Above-described embodiments merely represent several embodiments of the utility model, the description thereof is more specific and detailed, But it cannot be understood as the limitations to utility model patent range.It should be pointed out that for the common skill of this field For art personnel, without departing from the concept of the premise utility, various modifications and improvements can be made, these are belonged to The protection scope of the utility model.Therefore, the scope of protection shall be subject to the appended claims for the utility model patent.

Claims (10)

1. a kind of vacuum dryer characterized by comprising

The top of vacuum chamber, the vacuum chamber is equipped with vacuum orifice；

Microscope carrier, for carrying workpiece to be processed in the vacuum chamber；

At least two deflectors are located in the vacuum chamber, and each deflector is successively spaced set on the top of the microscope carrier, Each deflector is equipped with corresponding aperture area, and each aperture area is equipped with deflector hole；It described is led in the microscope carrier to each On the direction of flowing plate, the area of the aperture area of latter deflector is less than the aperture of previous deflector in two deflectors of arbitrary neighborhood The area in area, at least partly deflector hole of aperture area mutually staggers on two neighboring deflector；And

Vacuum evacuation device is connected to the vacuum orifice of the vacuum chamber, and the vacuum orifice is located at each deflector Top.

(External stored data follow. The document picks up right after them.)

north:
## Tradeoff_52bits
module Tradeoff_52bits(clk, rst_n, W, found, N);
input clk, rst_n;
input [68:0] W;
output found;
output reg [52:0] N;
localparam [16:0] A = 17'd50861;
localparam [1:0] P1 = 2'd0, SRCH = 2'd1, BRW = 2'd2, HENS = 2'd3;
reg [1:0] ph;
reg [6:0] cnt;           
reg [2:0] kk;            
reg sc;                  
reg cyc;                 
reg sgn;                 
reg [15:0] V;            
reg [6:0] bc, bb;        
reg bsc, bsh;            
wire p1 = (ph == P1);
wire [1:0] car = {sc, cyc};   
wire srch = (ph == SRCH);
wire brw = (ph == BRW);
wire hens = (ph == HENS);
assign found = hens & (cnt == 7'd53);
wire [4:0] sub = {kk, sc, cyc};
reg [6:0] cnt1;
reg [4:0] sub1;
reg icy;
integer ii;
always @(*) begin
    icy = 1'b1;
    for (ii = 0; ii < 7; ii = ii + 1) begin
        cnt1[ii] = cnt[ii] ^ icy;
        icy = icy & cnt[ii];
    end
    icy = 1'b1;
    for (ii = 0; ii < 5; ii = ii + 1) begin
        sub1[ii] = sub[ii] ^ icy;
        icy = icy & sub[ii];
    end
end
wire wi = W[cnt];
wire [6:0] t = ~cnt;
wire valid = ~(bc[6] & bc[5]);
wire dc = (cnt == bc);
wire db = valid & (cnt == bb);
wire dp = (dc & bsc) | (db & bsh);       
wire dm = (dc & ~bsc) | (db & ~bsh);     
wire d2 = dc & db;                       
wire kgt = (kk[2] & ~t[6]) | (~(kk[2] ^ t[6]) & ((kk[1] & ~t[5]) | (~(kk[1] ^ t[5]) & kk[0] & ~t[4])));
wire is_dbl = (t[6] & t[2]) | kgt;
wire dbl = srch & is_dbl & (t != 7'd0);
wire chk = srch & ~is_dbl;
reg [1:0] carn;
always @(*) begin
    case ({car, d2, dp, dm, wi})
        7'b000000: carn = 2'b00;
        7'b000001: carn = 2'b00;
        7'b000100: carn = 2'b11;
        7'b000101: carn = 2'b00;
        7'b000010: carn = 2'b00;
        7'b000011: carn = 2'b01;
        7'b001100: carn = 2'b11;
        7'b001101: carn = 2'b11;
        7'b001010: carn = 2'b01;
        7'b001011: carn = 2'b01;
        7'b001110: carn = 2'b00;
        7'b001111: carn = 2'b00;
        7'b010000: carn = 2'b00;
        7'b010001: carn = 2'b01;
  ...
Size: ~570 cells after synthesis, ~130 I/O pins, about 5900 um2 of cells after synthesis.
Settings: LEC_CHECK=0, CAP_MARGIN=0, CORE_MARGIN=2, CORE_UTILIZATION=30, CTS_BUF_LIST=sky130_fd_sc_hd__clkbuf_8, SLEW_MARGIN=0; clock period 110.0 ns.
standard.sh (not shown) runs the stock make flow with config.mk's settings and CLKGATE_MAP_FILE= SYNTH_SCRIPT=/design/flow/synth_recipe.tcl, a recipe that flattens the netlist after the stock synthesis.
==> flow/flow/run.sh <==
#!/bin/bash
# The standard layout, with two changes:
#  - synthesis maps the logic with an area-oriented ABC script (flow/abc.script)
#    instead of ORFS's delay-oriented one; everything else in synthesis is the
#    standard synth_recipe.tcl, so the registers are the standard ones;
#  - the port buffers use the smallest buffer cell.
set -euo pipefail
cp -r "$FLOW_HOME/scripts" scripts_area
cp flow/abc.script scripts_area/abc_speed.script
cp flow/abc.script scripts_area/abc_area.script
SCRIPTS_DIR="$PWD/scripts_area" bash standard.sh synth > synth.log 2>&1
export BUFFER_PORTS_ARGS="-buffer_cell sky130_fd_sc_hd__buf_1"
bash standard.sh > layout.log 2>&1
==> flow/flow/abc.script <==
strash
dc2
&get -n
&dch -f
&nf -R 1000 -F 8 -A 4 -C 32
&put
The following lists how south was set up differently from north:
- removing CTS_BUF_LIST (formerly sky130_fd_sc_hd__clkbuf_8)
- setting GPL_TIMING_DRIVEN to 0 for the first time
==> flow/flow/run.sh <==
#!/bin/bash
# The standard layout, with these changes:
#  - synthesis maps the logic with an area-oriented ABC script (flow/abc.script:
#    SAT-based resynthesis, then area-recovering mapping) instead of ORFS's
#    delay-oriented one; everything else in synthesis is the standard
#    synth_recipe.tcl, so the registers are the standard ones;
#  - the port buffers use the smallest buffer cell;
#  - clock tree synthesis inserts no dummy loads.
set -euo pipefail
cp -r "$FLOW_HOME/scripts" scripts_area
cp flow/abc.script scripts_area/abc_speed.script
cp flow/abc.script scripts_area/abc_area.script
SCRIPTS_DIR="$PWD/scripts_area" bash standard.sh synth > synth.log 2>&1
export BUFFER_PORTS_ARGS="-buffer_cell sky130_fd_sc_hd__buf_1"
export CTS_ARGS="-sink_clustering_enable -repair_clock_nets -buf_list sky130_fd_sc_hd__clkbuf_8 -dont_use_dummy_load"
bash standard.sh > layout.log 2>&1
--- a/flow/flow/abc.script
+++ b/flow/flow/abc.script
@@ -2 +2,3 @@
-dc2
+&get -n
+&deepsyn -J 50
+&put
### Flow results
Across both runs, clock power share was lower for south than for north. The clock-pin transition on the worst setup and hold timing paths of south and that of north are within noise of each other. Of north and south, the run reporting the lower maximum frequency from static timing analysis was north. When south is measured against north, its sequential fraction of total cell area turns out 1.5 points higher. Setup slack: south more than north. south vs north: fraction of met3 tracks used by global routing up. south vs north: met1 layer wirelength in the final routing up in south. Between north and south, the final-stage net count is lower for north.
What follows belongs to an exercise in optimizing a design on an open flow for small area, a short achievable clock period and few clock cycles per item; a production flow would make more cautious choices. No functional check of the RTL was part of any run shown here. Power is estimated from default activity; no workload was simulated.

<file path="flow/flow/run.sh">
#!/bin/bash
# The standard layout (the standard.sh, standard synthesis unchanged) with
# the port buffers made from the smallest buffer cell instead of the
# clock-delay buffer that buffer_ports picks by default.
set -euo pipefail
bash standard.sh BUFFER_PORTS_ARGS="-buffer_cell sky130_fd_sc_hd__buf_1" finish > make_finish.log 2>&1
</file>
<file path="flow/standard.sh">
#!/bin/bash
# synth_recipe.tcl (not shown) runs the flow's synth.tcl, then flattens the netlist and writes it again
# the make line also repeats each setting of config.mk as NAME=value (left out here)
make -C /OpenROAD-flow-scripts/flow DESIGN_CONFIG=/design/flow/config.mk WORK_HOME=/design/flow/orfs CLKGATE_MAP_FILE= SYNTH_SCRIPT=/design/flow/synth_recipe.tcl "${@:-finish}"
</file>
<file path="flow/config.mk">
export PLATFORM = sky130hd
export DESIGN_NAME = mat_ops_controller
export DESIGN_NICKNAME = mat_ops_controller
export VERILOG_FILES = /design/flow/design.v
export SDC_FILE = /design/flow/constraint.sdc
export NUM_CORES = 4
export LEC_CHECK = 0
export CAP_MARGIN = 20
export CORE_MARGIN = 2
export CORE_UTILIZATION = 40
export PLACE_DENSITY = 0.6
export SETUP_SLACK_MARGIN = 2.5
export SLEW_MARGIN = 20
</file>
<file path="flow/constraint.sdc">
create_clock -name core_clock -period 5.0 [get_ports {i_clk}]
set_input_delay 1.0000 -clock core_clock [delete_from_list [all_inputs] [get_ports {i_clk}]]
set_output_delay 1.0000 -clock core_clock [all_outputs]
set_load 0.01 [all_outputs]
</file>
From an optimization exercise on the open Yosys and OpenROAD flow, aimed at small area; shortcuts taken in it are not production practice.
Only simulation tests tie the RTL to the original design; equivalence was not proved.
Power figures rest on the tool's default switching activity, not on a simulated workload. No driver is modelled on the clock port, so clocking that relies on it looks cheaper here than on a real chip.

Setup of wip/xenon:
==> flow/design.v (excerpt) <==
module tasks2do (
   input             clk8,
   input             reset8,
   input             ce1,
   input      [3:0]  cmd_inst,
   input      [27:0] cmd_data,
   input             timeout_done,
   input             prog_busy,
   input             frame_busy,
   input             neo_busy,
   input             disp_sel_n,
   output reg        frame_start,
   output reg [25:0] frame_data,
   output reg        shared_done,
   output     [7:0]  neo_size,
   output     [1:0]  disp_addr,
   output            chng_disp
);
Size: ~1900 cells after synthesis, ~490 flip-flops, roughly 79 I/O pins, roughly 0.020 sq mm of cells after synthesis.
Settings: LEC_CHECK=0, CAP_MARGIN=10, CORE_MARGIN=2, CORE_UTILIZATION=70, SLEW_MARGIN=10; clock period 10.0 ns.
standard.sh (not shown) runs the stock make flow with config.mk's settings and CLKGATE_MAP_FILE= SYNTH_SCRIPT=/design/flow/synth_recipe.tcl, a recipe that flattens the netlist after the stock synthesis.
==> flow/flow/run.sh <==
#!/bin/bash
# Layout: the standard flow (standard.sh) with these changes:
#  - synthesis maps the logic with the ABC script flow/area.abc (area-only
#    standard-cell mapping, repeated) instead of ORFS's speed script, and
#    leaves adders to that mapping instead of ORFS's half/full-adder cell
#    map (ADDER_MAP_FILE empty); the rest of the synthesis script is
#    unchanged, and it gives the same registers, by name and cell type;
#  - the port buffers are buf_1 cells;
#  - the clock tree uses clkbuf_16 cells on clusters of up to 28 flip-flops,
#    without dummy loads.
# The whole output goes to standard.log here; ORFS keeps each step's log
# under orfs/logs.
set -euo pipefail
here=$(pwd)
# the synthesis script: synth_recipe.tcl with ABC's script replaced
{
   head -n 1 synth_recipe.tcl
   echo "proc abc {args} { set i [lsearch \$args -script]; lset args [expr {\$i+1}] $here/flow/area.abc; yosys abc {*}\$args }"
   tail -n +2 synth_recipe.tcl
} > area_synth.tcl
sed "s|$here/synth_recipe.tcl|$here/area_synth.tcl|g" standard.sh > area_standard.sh
grep -q area_synth.tcl area_standard.sh
export ADDER_MAP_FILE=
export BUFFER_PORTS_ARGS="-buffer_cell sky130_fd_sc_hd__buf_1"
export CTS_ARGS="-sink_clustering_enable -repair_clock_nets -sink_clustering_size 28 -sink_clustering_max_diameter 100 -buf_list sky130_fd_sc_hd__clkbuf_16 -dont_use_dummy_load"
bash area_standard.sh > standard.log 2>&1
==> flow/flow/area.abc <==
strash
dch
amap -m -F 2 -A 8
strash
dch
amap -m -F 2 -A 8
strash
dch
amap -m -F 2 -A 8
strash
dch
amap -m -F 2 -A 8
strash
dch
amap -m -F 2 -A 8
topo
The following lists how wip/fjord was set up differently from wip/xenon:
Settings: swapping 70 for 60 in CORE_UTILIZATION.
-- flow/flow/run.sh --
<<< wip/xenon, line 9
#  - the clock tree uses clkbuf_16 cells on clusters of up to 28 flip-flops,
>>> wip/fjord, line 9
#  - the clock tree uses clkbuf_16 cells on clusters of up to 32 flip-flops,
<<< wip/xenon, line 25
export CTS_ARGS="-sink_clustering_enable -repair_clock_nets -sink_clustering_size 28 -sink_clustering_max_diameter 100 -buf_list sky130_fd_sc_hd__clkbuf_16 -dont_use_dummy_load"
>>> wip/fjord, line 25
export CTS_ARGS="-sink_clustering_enable -repair_clock_nets -sink_clustering_size 32 -sink_clustering_max_diameter 100 -buf_list sky130_fd_sc_hd__clkbuf_16 -dont_use_dummy_load"
## What came out
Of the two values seen for cell at the slowest stage of the critical path, o21ai_1 was produced by wip/xenon and or2_0 by wip/fjord. Worst-case register-to-register setup slack up 60 ps in wip/fjord wrt wip/xenon. On total power: wip/fjord sits below wip/xenon. On ratio of cells with drive above 1 in the final layout: between wip/xenon and wip/fjord, it ends up higher for wip/fjord. Compared with wip/xenon, wip/fjord shows a global-route usage that is 5.1 points lower. wip/xenon → wip/fjord: power share of the clock group down 0.5 points, count of clock-buffer cells in the layout went down, met2 wire length moved down. Relative to wip/xenon, detailed placement HPWL has gone down in wip/fjord. From wip/xenon to wip/fjord the numbers moved as follows: leakage power summed over all cells picked up an extra about 0.7%; final worst setup slack picked up an extra 44 ps.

2. vacuum dryer as described in claim 1, which is characterized in that in the microscope carrier to the direction of each deflector On, the quantity of the deflector hole of latter deflector is less than the quantity of the deflector hole of previous deflector in two deflectors of arbitrary neighborhood.

3. vacuum dryer as described in claim 1, which is characterized in that in the microscope carrier to the direction of each deflector On, the aperture of the deflector hole of latter deflector is greater than the aperture of the deflector hole of previous deflector in two deflectors of arbitrary neighborhood.

4. vacuum dryer as described in claim 1, which is characterized in that in the microscope carrier to the direction of each deflector On, the aperture area of first deflector for being correspondingly arranged with the workpiece to be processed on the microscope carrier, except first deflector it Outside, orthographic projection of the aperture area of other each deflectors on its previous deflector is respectively positioned on the aperture area of previous deflector It is interior.

5. such as the described in any item vacuum dryers of Claims 1 to 4, which is characterized in that with the microscope carrier direct neighbor The distance of two neighboring deflector hole on the deflector is 0.1cm~1cm.

6. such as the described in any item vacuum dryers of Claims 1 to 4, which is characterized in that described led in the microscope carrier to each On the direction of flowing plate, the distance between first deflector and the microscope carrier are 0.1cm~50cm.

7. such as the described in any item vacuum dryers of Claims 1 to 4, which is characterized in that the two neighboring deflector it Between distance be 0.1cm~10cm.

8. such as the described in any item vacuum dryers of Claims 1 to 4, which is characterized in that when the deflector be three and At three or more, the distance between two described deflectors of arbitrary neighborhood are equal.

9. such as the described in any item vacuum dryers of Claims 1 to 4, which is characterized in that the quantity of the deflector is 2~ 150.

10. such as the described in any item vacuum dryers of Claims 1 to 4, which is characterized in that each deflector is in the load Frontal projected area on platform is greater than the area of the microscope carrier.